§ TASK REQUIREMENTS: Determine how many lines of the listing contain the word "then". The reply is that number alone.

§ PROVIDED DATA:
===== src/rtl/msc_pkg.sv =====
// Shared types and constants of the motor step speed controller.
package msc_pkg;

    // Widths of the configuration registers.
    localparam int TARGET_W   = 16;
    localparam int STEP_W     = 15;
    localparam int MIN_W      = 16;
    localparam int MAX_W      = 15;
    localparam int INTERVAL_W = 16;
    localparam int CFG_DATA_W = 16;
    localparam int CFG_ADDR_W = 3;

    // The time stamp keeps at most this many bits.
    localparam int NOW_MAX_W  = 32;

    // Register indexes on the configuration port.
    typedef enum logic [CFG_ADDR_W-1:0] {
        REG_TARGET_SPEED  = 3'd0,
        REG_DRIVE_STEP    = 3'd1,
        REG_DRIVE_MIN     = 3'd2,
        REG_DRIVE_MAX     = 3'd3,
        REG_POLL_INTERVAL = 3'd4
    } t_reg_idx;

    typedef struct packed {
        logic signed [TARGET_W-1:0] target_speed;
        logic [STEP_W-1:0]          drive_step;
        logic signed [MIN_W-1:0]    drive_min;
        logic [MAX_W-1:0]           drive_max;
        logic [INTERVAL_W-1:0]      poll_interval;
    } t_cfg;

    localparam t_cfg CFG_RESET = '{
        target_speed:  16'sd0,
        drive_step:    15'd328,
        drive_min:     -16'sd32768,
        drive_max:     15'd32767,
        poll_interval: 16'd50
    };

endpackage


===== src/rtl/msc_update.sv =====
// Poll check and drive update rule of the motor step speed controller.
module msc_update
    import msc_pkg::*;
#(
    parameter int VALUE_WIDTH = 16,
    parameter int TIME_WIDTH  = 32
) (
    input  t_cfg                          i_cfg,
    input  logic [TIME_WIDTH-1:0]         i_last_poll,
    input  logic signed [VALUE_WIDTH-1:0] i_speed,
    input  logic signed [VALUE_WIDTH-1:0] i_applied,
    input  logic [TIME_WIDTH-1:0]         i_now,
    output logic                          o_due,
    output logic signed [VALUE_WIDTH-1:0] o_drive,
    output logic [TIME_WIDTH-1:0]         o_poll_ms
);

    localparam int CW    = ((VALUE_WIDTH > TARGET_W) ? VALUE_WIDTH : TARGET_W) + 2;
    localparam int NOW_W = (TIME_WIDTH > NOW_MAX_W) ? NOW_MAX_W : TIME_WIDTH;

    logic signed [CW-1:0] speed_x;
    logic signed [CW-1:0] applied_x;
    logic signed [CW-1:0] target_x;
    logic signed [CW-1:0] step_x;
    logic signed [CW-1:0] min_x;
    logic signed [CW-1:0] max_x;
    logic signed [CW-1:0] speed_mag;
    logic signed [CW-1:0] target_mag;
    logic signed [CW-1:0] up_sum;
    logic signed [CW-1:0] dn_sum;
    logic signed [CW-1:0] stepped;
    logic [TIME_WIDTH-1:0] due_at;

    // The time stamp is taken at no more than 32 bits; the due time wraps.
    assign o_poll_ms = TIME_WIDTH'(i_now[NOW_W-1:0]);
    assign due_at    = i_last_poll + TIME_WIDTH'(i_cfg.poll_interval);
    assign o_due     = (i_last_poll == '0) || (o_poll_ms >= due_at);

    assign speed_x   = CW'(i_speed);
    assign applied_x = CW'(i_applied);
    assign target_x  = CW'(i_cfg.target_speed);
    assign step_x    = signed'(CW'(i_cfg.drive_step));
    assign min_x     = CW'(i_cfg.drive_min);
    assign max_x     = signed'(CW'(i_cfg.drive_max));

    assign speed_mag  = speed_x[CW-1] ? -speed_x : speed_x;
    assign target_mag = target_x[CW-1] ? -target_x : target_x;
    assign up_sum     = applied_x + step_x;
    assign dn_sum     = applied_x - step_x;

    always_comb begin
        stepped = applied_x;
        if ((speed_x != '0) && (speed_x[CW-1] != target_x[CW-1])) begin
            // Running the wrong way: release the drive.
            stepped = '0;
        end else if (speed_mag > target_mag) begin
            // Too fast: step toward zero without crossing it.
            if (!applied_x[CW-1]) begin
                stepped = dn_sum[CW-1] ? '0 : dn_sum;
            end else begin
                stepped = (!up_sum[CW-1] && (up_sum != '0)) ? '0 : up_sum;
            end
        end else if (speed_mag < target_mag) begin
            // Too slow: step away from zero, held inside the drive limits.
            if (!applied_x[CW-1]) begin
                stepped = (up_sum > max_x) ? max_x : up_sum;
            end else begin
                stepped = (dn_sum < min_x) ? min_x : dn_sum;
            end
        end
    end

    assign o_drive = (i_cfg.target_speed == '0) ? '0 : stepped[VALUE_WIDTH-1:0];

endmodule


===== src/rtl/motor_step_speed_controller_top.sv =====
// Top level of the motor step speed controller: ports, pipeline and state.
//
// Usage:
// Each input beat carries a measured speed, the drive currently applied and a
// millisecond time stamp. When the controller has never polled, or the poll
// interval has elapsed since the last recorded poll, it computes a new drive
// value, records the time stamp and returns the drive with updated set.
// Otherwise it returns the stored drive with updated clear. Every input beat
// produces exactly one output beat, in order.
// Both channels use valid/ready. An input beat is first captured in an input
// register; the update rule then runs on it and the result lands in the
// output register. One beat is accepted per cycle while the output drains;
// the update loop through the stored drive and poll time is combinational
// and sets that rate.
// When the receiver stalls, the output beat holds and the input register
// still takes one more beat; the input side then backs off until the output
// drains. Configuration registers are written through a plain write port and
// are meant to change only while no beat is in flight.
// Reset (synchronous, active low) empties the pipeline, restores the register
// defaults and clears the stored drive and poll time.
module motor_step_speed_controller_top
    import msc_pkg::*;
#(
    parameter int VALUE_WIDTH = 16,
    parameter int TIME_WIDTH  = 32
) (
    input  logic                          i_clk,
    input  logic                          i_rst_n,
    // Configuration write port.
    input  logic                          i_cfg_wr_en,
    input  logic [CFG_ADDR_W-1:0]         i_cfg_addr,
    input  logic [CFG_DATA_W-1:0]         i_cfg_wdata,
    // Input channel.
    input  logic                          i_in_valid,
    output logic                          o_in_ready,
    input  logic signed [VALUE_WIDTH-1:0] i_measured_speed,
    input  logic signed [VALUE_WIDTH-1:0] i_applied_drive,
    input  logic [TIME_WIDTH-1:0]         i_now_ms,
    // Output channel.
    output logic                          o_out_valid,
    input  logic                          i_out_ready,
    output logic                          o_updated,
    output logic signed [VALUE_WIDTH-1:0] o_drive_out
);

    t_cfg r_cfg;

    // Input register.
    logic                          r_s1_valid;
    logic signed [VALUE_WIDTH-1:0] r_s1_speed;
    logic signed [VALUE_WIDTH-1:0] r_s1_applied;
    logic [TIME_WIDTH-1:0]         r_s1_now;

    // Controller state.
    logic [TIME_WIDTH-1:0]         r_last_poll;
    logic signed [VALUE_WIDTH-1:0] r_drive;

    // Output register.
    logic                          r_out_valid;
    logic                          r_out_updated;
    logic signed [VALUE_WIDTH-1:0] r_out_drive;

    logic                          in_beat;
    logic                          s1_go;
    logic                          due;
    logic signed [VALUE_WIDTH-1:0] new_drive;
    logic [TIME_WIDTH-1:0]         poll_ms;
    logic signed [VALUE_WIDTH-1:0] n_drive;

    // The input register moves on whenever the output register is empty or
    // is being drained in this cycle.
    assign s1_go      = r_s1_valid && (!r_out_valid || i_out_ready);
    assign o_in_ready = !r_s1_valid || s1_go;
    assign in_beat    = i_in_valid && o_in_ready;

    msc_update #(
        .VALUE_WIDTH (VALUE_WIDTH),
        .TIME_WIDTH  (TIME_WIDTH)
    ) u_update (
        .i_cfg       (r_cfg),
        .i_last_poll (r_last_poll),
        .i_speed     (r_s1_speed),
        .i_applied   (r_s1_applied),
        .i_now       (r_s1_now),
        .o_due       (due),
        .o_drive     (new_drive),
        .o_poll_ms   (poll_ms)
    );

    // A beat that is not due returns the drive already stored.
    assign n_drive = due ? new_drive : r_drive;

    // The step and max registers keep only their low bits; unknown indexes are
    // dropped.
    always_ff @(posedge i_clk) begin
        if (!i_rst_n) begin
            r_cfg <= CFG_RESET;
        end else if (i_cfg_wr_en) begin
            case (t_reg_idx'(i_cfg_addr))
                REG_TARGET_SPEED:  r_cfg.target_speed  <= i_cfg_wdata;
                REG_DRIVE_STEP:    r_cfg.drive_step    <= i_cfg_wdata[STEP_W-1:0];
                REG_DRIVE_MIN:     r_cfg.drive_min     <= i_cfg_wdata;
                REG_DRIVE_MAX:     r_cfg.drive_max     <= i_cfg_wdata[MAX_W-1:0];
                REG_POLL_INTERVAL: r_cfg.poll_interval <= i_cfg_wdata;
                default: ;
            endcase
        end
    end

    // Control state: valid flags and the controller's own memory.
    always_ff @(posedge i_clk) begin
        if (!i_rst_n) begin
            r_s1_valid  <= 1'b0;
            r_out_valid <= 1'b0;
            r_last_poll <= '0;
            r_drive     <= '0;
        end else begin
            if (in_beat) begin
                r_s1_valid <= 1'b1;
            end else if (s1_go) begin
                r_s1_valid <= 1'b0;
            end
            if (s1_go) begin
                r_out_valid <= 1'b1;
            end else if (i_out_ready) begin
                r_out_valid <= 1'b0;
            end
            if (s1_go && due) begin
                r_last_poll <= poll_ms;
                r_drive     <= new_drive;
            end
        end
    end

    // Payload registers.
    always_ff @(posedge i_clk) begin
        if (in_beat) begin
            r_s1_speed   <= i_measured_speed;
            r_s1_applied <= i_applied_drive;
            r_s1_now     <= i_now_ms;
        end
        if (s1_go) begin
            r_out_updated <= due;
            r_out_drive   <= n_drive;
        end
    end

    assign o_out_valid = r_out_valid;
    assign o_updated   = r_out_updated;
    assign o_drive_out = r_out_drive;

endmodule


===== config.mk =====
export PLATFORM = sky130hd
export DESIGN_NAME = motor_step_speed_controller_top
export DESIGN_NICKNAME = d
export VERILOG_FILES = /design/src/rtl/msc_pkg.sv /design/src/rtl/msc_update.sv /design/src/rtl/motor_step_speed_controller_top.sv
export SDC_FILE = /design/constraint.sdc
export NUM_CORES = 1
export LEC_CHECK = 0
export BUFFER_PORTS_ARGS = -buffer_cell sky130_fd_sc_hd__buf_4
export CAP_MARGIN = 20
export CELL_PAD_IN_SITES_DETAIL_PLACEMENT = 0
export CELL_PAD_IN_SITES_GLOBAL_PLACEMENT = 2
export CORE_ASPECT_RATIO = 0.5
export CORE_UTILIZATION = 38
export DETAILED_ROUTE_END_ITERATION = 8
export PLACE_DENSITY = 0.87
export SYNTH_ARGS = -nofsm -noshare
export SYNTH_HDL_FRONTEND = slang
export SYNTH_SLANG_ARGS = --single-unit
export TNS_END_PERCENT = 5

===== constraint.sdc =====
create_clock -name i_clk -period 6.1 [get_ports i_clk]
set_input_delay 0.305 -clock i_clk [delete_from_list [all_inputs] [get_ports i_clk]]
set_output_delay 0.305 -clock i_clk [all_outputs]
set_load 0.02 [all_outputs]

§ SOLUTION TO THIS EXERCISE: 2